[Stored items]
<file path="config.mk">
export PLATFORM = sky130hd
export DESIGN_NAME = i2c_mem_slave
export DESIGN_NICKNAME = d
export VERILOG_FILES = /design/src/rtl/i2cm_pkg.sv /design/src/rtl/i2cm_glitch_filt.sv /design/src/rtl/i2cm_store.sv /design/src/rtl/i2c_mem_slave.sv
export SDC_FILE = /design/constraint.sdc
export NUM_CORES = 1
export LEC_CHECK = 0
export ABC_AREA = 1
export BUFFER_PORTS_ARGS = -buffer_cell sky130_fd_sc_hd__buf_2
export CAP_MARGIN = 20
export CORE_MARGIN = 3
export CORE_UTILIZATION = 45
export DETAILED_ROUTE_END_ITERATION = 12
export MAX_ROUTING_LAYER = met4
export PLACE_DENSITY = 0.65
export SLEW_MARGIN = 20
export SYNTH_ARGS = -nofsm -noshare
export SYNTH_HDL_FRONTEND = slang
export SYNTH_SLANG_ARGS = --single-unit
</file>
<file path="constraint.sdc">
create_clock -name clk -period 2.9 [get_ports clk]
set_clock_uncertainty 0.1 [all_clocks]
set_input_delay 0.29 -clock clk [delete_from_list [all_inputs] [get_ports clk]]
set_output_delay 0.29 -clock clk [all_outputs]
set_load 0.01 [all_outputs]
</file>
<file path="src/rtl/i2cm_pkg.sv">
package i2cm_pkg;

  localparam logic [3:0] DEV_CODE = 4'b1010;

  typedef enum logic [2:0] {
    ST_IDLE,
    ST_DEV,
    ST_WADDR,
    ST_WDATA,
    ST_RD,
    ST_SKIP
  } slv_state_t;

  // device byte: type code, strap bits, direction bit
  function automatic logic dev_hit(input logic [7:0] b, input logic [2:0] sel);
    return (b[7:4] == DEV_CODE) && (b[3:1] == sel);
  endfunction

endpackage

</file>
<file path="src/rtl/i2cm_glitch_filt.sv">
module i2cm_glitch_filt #(
  parameter int LEN = 20
) (
  input  logic clk,
  input  logic rst_n,
  input  logic din,
  output logic dout
);
  localparam int CW = $clog2(LEN + 1);

  logic [1:0]    sync;
  logic [CW-1:0] cnt;

  always_ff @(posedge clk or negedge rst_n) begin
    if (!rst_n) begin
      sync <= 2'b11;
      dout <= 1'b1;
      cnt  <= '0;
    end else begin
      sync <= {sync[0], din};
      if (sync[1] == dout) begin
        cnt <= '0;
      end else if (cnt == CW'(LEN - 1)) begin
        dout <= sync[1];
        cnt  <= '0;
      end else begin
        cnt <= cnt + 1'b1;
      end
    end
  end
endmodule

</file>
<file path="src/rtl/i2cm_store.sv">
module i2cm_store #(
  parameter int DEPTH = 64,
  parameter int AW    = 6
) (
  input  logic          clk,
  input  logic          rst_n,
  input  logic          we,
  input  logic [AW-1:0] waddr,
  input  logic [7:0]    wdata,
  input  logic [AW-1:0] raddr,
  output logic [7:0]    rdata
);
  logic [7:0] cells [DEPTH];

  always_ff @(posedge clk or negedge rst_n) begin
    if (!rst_n) begin
      for (int i = 0; i < DEPTH; i++) cells[i] <= 8'h00;
    end else if (we) begin
      cells[waddr] <= wdata;
    end
  end

  assign rdata = cells[raddr];
endmodule

</file>
<file path="src/rtl/i2c_mem_slave.sv">
module i2c_mem_slave #(
  parameter int FILT_LEN    = 20,
  parameter int MEM_DEPTH   = 64,
  parameter int BUSY_CYCLES = 1000000
) (
  input  logic       clk,
  input  logic       rst_n,
  input  logic       scl_i,
  input  logic       sda_i,
  input  logic [2:0] dev_sel,
  input  logic       wp,
  output logic       sda_oe
);
  import i2cm_pkg::*;

  localparam int AW = $clog2(MEM_DEPTH);
  localparam int BW = $clog2(BUSY_CYCLES + 1);

  // ---------------- input filtering ----------------
  logic [1:0] raw_lines;
  logic [1:0] flt_lines;
  assign raw_lines = {scl_i, sda_i};

  genvar g;
  generate
    for (g = 0; g < 2; g++) begin : g_filt
      i2cm_glitch_filt #(.LEN(FILT_LEN)) u_filt (
        .clk  (clk),
        .rst_n(rst_n),
        .din  (raw_lines[g]),
        .dout (flt_lines[g])
      );
    end
  endgenerate

  logic scl_f, sda_f, scl_p, sda_p;
  assign scl_f = flt_lines[1];
  assign sda_f = flt_lines[0];

  // ---------------- named bus events ----------------
  logic scl_rise, scl_fall, start_ev, stop_ev;
  assign scl_rise = scl_f & ~scl_p;
  assign scl_fall = ~scl_f & scl_p;
  assign start_ev = scl_f & scl_p & sda_p & ~sda_f;
  assign stop_ev  = scl_f & scl_p & ~sda_p & sda_f;

  function automatic logic [AW-1:0] addr_next(input logic [AW-1:0] a);
    return (a == AW'(MEM_DEPTH - 1)) ? '0 : a + 1'b1;
  endfunction

  // ---------------- state ----------------
  slv_state_t    state;
  logic [3:0]    bit_cnt;
  logic          in_ack;
  logic [7:0]    shreg;
  logic [7:0]    txreg;
  logic [AW-1:0] addr;
  logic          mack;
  logic          rw_q;
  logic          wr_pend;
  logic [BW-1:0] busy_cnt;
  logic          oe_q;
  logic [7:0]    rd_data;

  logic busy, byte_rx, ack_end, dev_ok, wr_strobe;
  assign busy      = (busy_cnt != '0);
  assign byte_rx   = scl_fall & ~in_ack & (bit_cnt == 4'd8);
  assign ack_end   = scl_fall & in_ack;
  assign dev_ok    = dev_hit(shreg, dev_sel) & ~busy;
  assign wr_strobe = byte_rx & (state == ST_WDATA) & ~wp & ~start_ev & ~stop_ev;

  i2cm_store #(.DEPTH(MEM_DEPTH), .AW(AW)) u_store (
    .clk  (clk),
    .rst_n(rst_n),
    .we   (wr_strobe),
    .waddr(addr),
    .wdata(shreg),
    .raddr(addr),
    .rdata(rd_data)
  );

  always_ff @(posedge clk or negedge rst_n) begin
    if (!rst_n) begin
      scl_p    <= 1'b1;
      sda_p    <= 1'b1;
      state    <= ST_IDLE;
      bit_cnt  <= '0;
      in_ack   <= 1'b0;
      shreg    <= '0;
      txreg    <= '0;
      addr     <= '0;
      mack     <= 1'b0;
      rw_q     <= 1'b0;
      wr_pend  <= 1'b0;
      busy_cnt <= '0;
      oe_q     <= 1'b0;
    end else begin
      scl_p <= scl_f;
      sda_p <= sda_f;
      if (busy) busy_cnt <= busy_cnt - 1'b1;

      if (start_ev) begin
        state   <= ST_DEV;
        bit_cnt <= '0;
        in_ack  <= 1'b0;
        oe_q    <= 1'b0;
      end else if (stop_ev) begin
        state   <= ST_IDLE;
        in_ack  <= 1'b0;
        oe_q    <= 1'b0;
        if (wr_pend) begin
          busy_cnt <= BW'(BUSY_CYCLES);
          wr_pend  <= 1'b0;
        end
      end else begin
        unique case (state)
          ST_DEV, ST_WADDR, ST_WDATA: begin
            if (scl_rise && !in_ack && bit_cnt < 4'd8) begin
              shreg   <= {shreg[6:0], sda_f};
              bit_cnt <= bit_cnt + 1'b1;
            end
            if (byte_rx) begin
              in_ack <= 1'b1;
              unique case (state)
                ST_DEV: begin
                  oe_q <= dev_ok;
                  rw_q <= shreg[0];
                end
                ST_WADDR: begin
                  addr <= shreg[AW-1:0];
                  oe_q <= 1'b1;
                end
                default: begin
                  oe_q <= 1'b1;
                  addr <= addr_next(addr);
                  if (!wp) wr_pend <= 1'b1;
                end
              endcase
            end
            if (ack_end) begin
              in_ack  <= 1'b0;
              bit_cnt <= '0;
              oe_q    <= 1'b0;
              unique case (state)
                ST_DEV: begin
                  if (!oe_q) begin
                    state <= ST_SKIP;
                  end else if (rw_q) begin
                    state <= ST_RD;
                    txreg <= rd_data;
                    addr  <= addr_next(addr);
                    oe_q  <= ~rd_data[7];
                  end else begin
                    state <= ST_WADDR;
                  end
                end
                ST_WADDR: state <= ST_WDATA;
                default:  state <= ST_WDATA;
              endcase
            end
          end
          ST_RD: begin
            if (scl_rise) begin
              if (in_ack) mack <= ~sda_f;
              else        bit_cnt <= bit_cnt + 1'b1;
            end
            if (scl_fall && !in_ack) begin
              if (bit_cnt == 4'd8) begin
                in_ack <= 1'b1;
                oe_q   <= 1'b0;
              end else begin
                txreg <= {txreg[6:0], 1'b0};
                oe_q  <= ~txreg[6];
              end
            end
            if (ack_end) begin
              in_ack  <= 1'b0;
              bit_cnt <= '0;
              if (mack) begin
                txreg <= rd_data;
                addr  <= addr_next(addr);
                oe_q  <= ~rd_data[7];
              end else begin
                state <= ST_SKIP;
                oe_q  <= 1'b0;
              end
            end
          end
          default: oe_q <= 1'b0;
        endcase
      end
    end
  end

  assign sda_oe = oe_q;
endmodule

</file>
==> results of run 1 <==
-- worst max-delay path by stage --
stage / to / slack, ps / cells after the start / start
2_1_floorplan: u_store.cells[350] / 620 / 11 / scl_p
3_3_place_gp: u_store.cells[462] / 320 / 10 / bit_cnt[0]
3_5_place_dp: u_store.cells[286] / 200 / 10 / bit_cnt[0]
4_1_cts: u_store.cells[461] / 170 / 10 / bit_cnt[0]
5_1_grt: sda_oe / 5 / 10 / addr[0]
6_report: sda_oe / 180 / 10 / addr[0]
-- metrics by stage --
step	worst slack [ps]	instance area (um^2)	instances	power, uW	utilization, %
2_1_floorplan	620	27900	3698	8320	-
3_3_place_gp	324	29500	4434	8550	48.5
3_5_place_dp	200	29500	4434	8550	48.5
4_1_cts	171	31800	4556	17000	52.1
5_1_grt	4.78	31800	4560	17300	52.2
6_report	184	31800	4560	16800	52.2
-- kinds of logic (layout without fill, tap and decap cells) --
group | Yosys count | after routing | synth area share (%)
adders and majority gates | 7 | 7 | 0.314
buffers and inverters | 370 | 404 | 5.25
xor gates and xnor gates | 18 | 18 | 0.565
and+or+nand+nor | 2063 | 2063 | 29.2
muxes | 24 | 24 | 0.865
DFF | 583 | 583 | 52.3
AOI/OAI and AO/OA | 633 | 633 | 11.5
-- flip-flops by register name (all words and copies together), names as in the netlist --
signal,count
addr,6
g_filt.u_filt.dout,2
sda_oe,1
sda_p,1
scl_p,1
in_ack,1
mack,1
busy_cnt,20
rw_q,1
shreg,8
u_store.cells,512
g_filt.u_filt.cnt,10
state,3
bit_cnt,4
wr_pend,1
txreg,7
g_filt.u_filt.sync,4
-- per-layer routing --
| metal | share of wire [%] | vias up |
|---|---|---|
| li1 | - | 11800 |
| met1 | 47 | 11500 |
| met2 | 45 | 613 |
| met3 | 5.8 | 117 |
| met4 | 2.5 | 0 |
| met5 | 0 | - |
-- timing repair --
item                                   4_1_cts  5_1_grt
buffers inserted                             0        4
gates resized for setup                      0        0
hold buffers                                 4        0
endpoints found under the hold margin      113        0
setup endpoints to repair                    0       13
-- Yosys cell counts, types with 7 or more instances --
cell,instances,share of area (%)
nand2_1,1704,23
dfrtp_1,575,52
o21ai_0,551,9.9
clkbuf_1,187,2.5
nor2_1,131,1.8
inv_1,125,1.7
nand3_1,124,2.2
nand4_1,68,1.5
a21oi_1,61,1.1
buf_2,35,0.63
mux2i_1,23,0.82
nor3_1,17,0.30
buf_1,14,0.19
xor2_1,13,0.41
dfstp_2,8,0.75
ha_1,7,0.31
or2_2,7,0.16
-- final cells by class --
type	count	area, um^2	share of cell area, %
clock buffer	108	2110	6.62
clock inverter	10	83.8	0.264
inverter	128	489	1.54
multi-input combinational	2745	11900	37.4
sequential	583	14600	45.9
tap	828	1040	3.26
timing repair buffer	158	1590	4.99
-- where the power goes --
group	switching, uW	internal, uW
Clock	3350	5040
Combinational	183	58.2
Sequential	6.99	8150
==> key figures, run 1 <==
Status
  – Outcome: finished, final reports clean

Clock network
  – Clock latency at the later pin of the worst-skew pair: 600 ps
  – Clock root cell: clkbuf_16
  – H-Tree Depth: 3
  – Clock buffer depth: 3
  – CTS buffer count: 66
  – Worst-path clk slew: 60 ps
  – Clk sinks: 583
  – CTS tree: done

Setup path
  – Critical-path cell list: buf_12, buf_4, nand2_1, nand3_1, nand2_1, o21ai_0, nand2_1, nor2_1, nand3_1, a21oi_1
  – Crit path max-delay cell type: o21ai_0
  – CP Class: flop to flop
  – Reg2reg start: addr[0]
  – Data required, critical path: 3320 ps
  – Reg-to-Reg End: sda_oe
  – Max incr delay on CP: 530 ps
  – Arr. time, crit path: 3130 ps
  – R2R cell count: 10
  – Delay-heaviest family, CP: compound AO/OA/AOI/OAI gates
  – CP Capture Type: flop
  – Worst-path maximum fanout: 49
  – CP bufs+invs: 2
  – Worst Setup Start Kind: flop
  – Top cell by count, worst path: nand2_1
  – Reg2Reg Setup Slack: 180 ps

Pwr
  – VDD IR max: 0.000363 V
  – Leakage: 0.0158 uW
  – PwrDens: 528 nW/um^2

Drt
  – Number of vias per cell: 5.27
  – Drt drc: 0
  – Antenna-violating nets left: 0
  – Via count: 24000
  – WL/cell: 17.2 um
  – Drt pass-1 iters: 6
  – Detailed Route WL: 78400 um
  – DRT iter0 DRCs: 2315

Synth
  – Synth Warn #: 0
  – Synth Flop Type: dfrtp_1
  – Cells after Synth: 3698
  – Post-synth EDFFs: 0
  – Post-synthesis cell type count: 41
  – Yosys reg bits: 583
  – Synth Area per Inst: 7.55 um^2
  – Mapped Nets: 3713
  – Synth Cell Area: 27900 um^2
  – Asr flop ratio synth: 100%
  – Seq/Total Area, Yosys: 52.3%

STA
  – Worst slew pin tran: 896 ps
  – Final setup viols: 0
  – Setup TNS: 0 ps
  – RSZ-0062 raised after global routing: false
  – Hold Vio Cnt, Final: 0
  – Hold_ws: 150 ps
  – Fin. max-slew vios: 0
  – Fin crit period: 2720 ps
  – Slew HR: 40.3%
  – FMAX: 0.368 GHz
  – Crit share post-route: 93.6%

Floorplan
  – Rows: 90
  – # IOs: 9
  – Die width: 255 um
  – Initial Util: 45.8%
  – Die ar.: 65100 um^2
  – Die Y: 255 um
  – Core Area: 60900 um^2

Placement
  – Detailed Place HPWL: 48100 um
  – RD Place Congestion: 0.905
  – IO buf count: 8

Min path
  – Worst Hold Class: input port to async pin

Finish
  – Filler Cells Inserted: 5843
  – Nets@finish: 3697
  – ANT cells: 0
  – Most frequent cells in the layout: 1704 x nand2_1, 572 x dfrtp_1, 551 x o21ai_0, 128 x nor2_1, 124 x nand3_1
  – Layout cells sized above 1: 7.85%
  – Commonest non-fill, non-tap cell in the layout: nand2_1
  – Area growth syn-to-layout: 13.9%

Global route
  – GR peak layer: met2
  – Met1 usage: 34.9%
  – Initial antenna violation count: 0
  – Largest net degree at the start of global routing: 100
  – Met2 GRT Util: 37.9%
  – Total GRT Usage: 25.1%
  – Number of global-route vias before repair: 22400
  – Met3 global-route usage: 4.55%
  – Grt total ovfl: 0
  – First-pass GRT wire length: 125000 um

Run
  – # Max-Cap Violations: 0
Power figures use the tool's default switching activity.
==> inputs of run 2 (changes only) <==
--- a/config.mk
+++ b/config.mk
@@ -9,10 +9,10 @@
 export BUFFER_PORTS_ARGS = -buffer_cell sky130_fd_sc_hd__buf_2
 export CAP_MARGIN = 20
 export CORE_MARGIN = 3
-export CORE_UTILIZATION = 45
+export CORE_UTILIZATION = 64
 export DETAILED_ROUTE_END_ITERATION = 12
 export MAX_ROUTING_LAYER = met4
-export PLACE_DENSITY = 0.65
+export PLACE_DENSITY = 0.85
 export SLEW_MARGIN = 20
 export SYNTH_ARGS = -nofsm -noshare
 export SYNTH_HDL_FRONTEND = slang
==> constraint.sdc (replaced) <==
create_clock -name clk -period 2.93 [get_ports clk]
set_clock_uncertainty 0.1 [all_clocks]
set_input_delay 0.293 -clock clk [delete_from_list [all_inputs] [get_ports clk]]
set_output_delay 0.293 -clock clk [all_outputs]
set_load 0.01 [all_outputs]
==> run 2 against run 1 <==
Against the previous run: via count up 3.5%; sequential share of layout area up 1.3 points; worst setup slack better by 1.7 ps.
==> key figures, run 2 (synthesis results as in run 1) <==
Status
  – Outcome: finished, final reports clean

Floorplan
  – Initial Util: 65.7%
  – Core Area: 42500 um^2
  – # IOs: 9
  – Die ar.: 46200 um^2
  – Die Y: 215 um
  – Die width: 215 um
  – Rows: 75

Setup path
  – CP Class: flop to flop
  – R2R cell count: 10
  – Arr. time, crit path: 3130 ps
  – Data required, critical path: 3310 ps
  – Worst-path maximum fanout: 35
  – CP Capture Type: flop
  – Worst Setup Start Kind: flop

Clock network
  – Post-cts sizing count: 0
  – CTS buffer count: 58
  – CTS tree: done
  – Clock root cell: clkbuf_16
  – Clk sinks: 583
  – H-Tree Depth: 2
  – Worst-path clk slew: 70 ps
  – Clock latency at the later pin of the worst-skew pair: 640 ps
  – Clock buffer depth: 3

Global route
  – Grt total ovfl: 0
  – Number of global-route vias before repair: 23800
  – Total GRT Usage: 33.7%
  – Largest net degree at the start of global routing: 85
  – First-pass GRT wire length: 124000 um
  – Initial antenna violation count: 0

Drt
  – Via count: 24900
  – Detailed Route WL: 75000 um
  – Drt drc: 0
  – WL/cell: 17.5 um
  – Antenna-violating nets left: 0
  – DRT iter0 DRCs: 2754
  – Number of vias per cell: 5.81
  – Drt pass-1 iters: 6

Finish
  – Most frequent cells in the layout: 1704 x nand2_1, 572 x dfrtp_1, 551 x o21ai_0, 128 x nor2_1, 124 x nand3_1
  – Nets@finish: 3672
  – Top flop regs: u_store.cells (512), busy_cnt (20), g_filt.u_filt.cnt (10)
  – Area growth syn-to-layout: 10.8%
  – Largest Register: u_store.cells
  – Layout cells sized above 1: 7.22%
  – ANT cells: 0
  – Commonest non-fill, non-tap cell in the layout: nand2_1
  – Number of flip-flops under the largest register name: 512

STA
  – Worst slew pin tran: 774 ps
  – Fin. max-slew vios: 0
  – Hold Vio Cnt, Final: 0
  – FMAX: 0.364 GHz
  – Slew HR: 48.1%
  – RSZ-0062 raised after global routing: false
  – Crit share post-route: 93.6%
  – Final setup viols: 0
  – Fin crit period: 2740 ps
  – Setup TNS: 0 ps

Placement
  – RD Place Congestion: 0.919
  – Detailed Place HPWL: 45700 um
  – IO buf count: 8

Run
  – # Max-Cap Violations: 0

Pwr
  – Total power: 15600 uW
  – Leakage: 0.0155 uW
  – VDD IR max: 0.000482 V
  – PwrDens: 505 nW/um^2

Min path
  – Worst Hold Class: input port to async pin
==> run 2: cell count changes in the layout (fill, tap and decap cells not counted), sizes merged <==
cell      delta
clkbuf      -28
buf         -17
clkinv       +7
clkinvlp     +3
bufinv       +2
inv          +1
==> run 2: final timing paths <==
check / slack, ps / startpoint / endpoint
setup / recovery: 190 / scl_p / u_store.cells[400]
hold / removal: 160 / rst_n / u_store.cells[274]
setup reg to reg: 190 / scl_p / u_store.cells[400]
hold reg to reg: 260 / g_filt[0].u_filt.sync[0] / g_filt[0].u_filt.sync[1]
max in group asynchronous: 1630 / rst_n / g_filt[0].u_filt.sync[0]
min in group clk: 200 / sda_i / g_filt[0].u_filt.sync[0]
==> run 2: area by class of cell <==
class	instances	area [um^2]
inverter	128	489
tap	577	722
fill	3271	11600
clock inverter	23	221
timing repair buffer	141	1380
multi-input combinational	2745	11900
sequential	583	14600
clock buffer	80	1630
==> run 2: critical path, stage by stage, from the launching register on <==
cell and delay, ps:
dfstp_2 540, inv_1 60, nor2_2 120, nand2_1 100, nor2_1 270, nand3_1 190, inv_2 150, buf_12 220
nand4_1 520, nand2_1 220, o21ai_0 100
==> run 2: timing repair <==
action / CTS / global route
setup endpoints to repair: 0 / 26
hold buffers: 4 / 0
hold endpoints to repair: 61 / 0
buffers inserted: 0 / 8
==> run 2: metal layers <==
layer / wire length (um) / track usage, % / share of wire, %
met1: 31800 / 46.5 / 42
met2: 34300 / 51.5 / 46
met3: 6460 / 4.97 / 8.6
met4: 2450 / 12.2 / 3.3
met5: 0 / - / 0
==> run 2: metrics by stage <==
stage	std cells	hold WS (ps)	util (%)	area (um^2)	setup WS, ps
after floorplan	3698	-103	-	27900	650
after global placement	4162	229	68.2	29000	377
after detailed placement	4162	225	68.2	29000	252
after CTS	4269	157	72.7	30900	209
after global routing	4277	203	72.8	30900	0.648
final	4277	157	72.8	30900	186
==> run 2: report_power, final <==
group / switching (uW) / total (uW) / internal, uW
logic: 172 / 213 / 41.7
registers: 7.05 / 8070 / 8060
clock network: 3180 / 7330 / 4150
==> inputs of run 3 (changes only) <==
--- a/config.mk
+++ b/config.mk
@@ -16,4 +16,5 @@
 export SLEW_MARGIN = 20
 export SYNTH_ARGS = -nofsm -noshare
 export SYNTH_HDL_FRONTEND = slang
+export SYNTH_HIERARCHICAL = 1
 export SYNTH_SLANG_ARGS = --single-unit
==> run 3 against run 2 <==
Against the previous run: non-clock buffer count is 31 higher; sequential power grew 2%; synthesized area fell by 1.6%; total power increased by 12%; global-route usage is 1.5 points higher; die area decreased by 1.6%; critical path type unchanged; critical endpoint is now u_store/cells[142].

Problem description
Tally the lines of the data that include the word "after". Reply with the number only.

Solution for this problem
10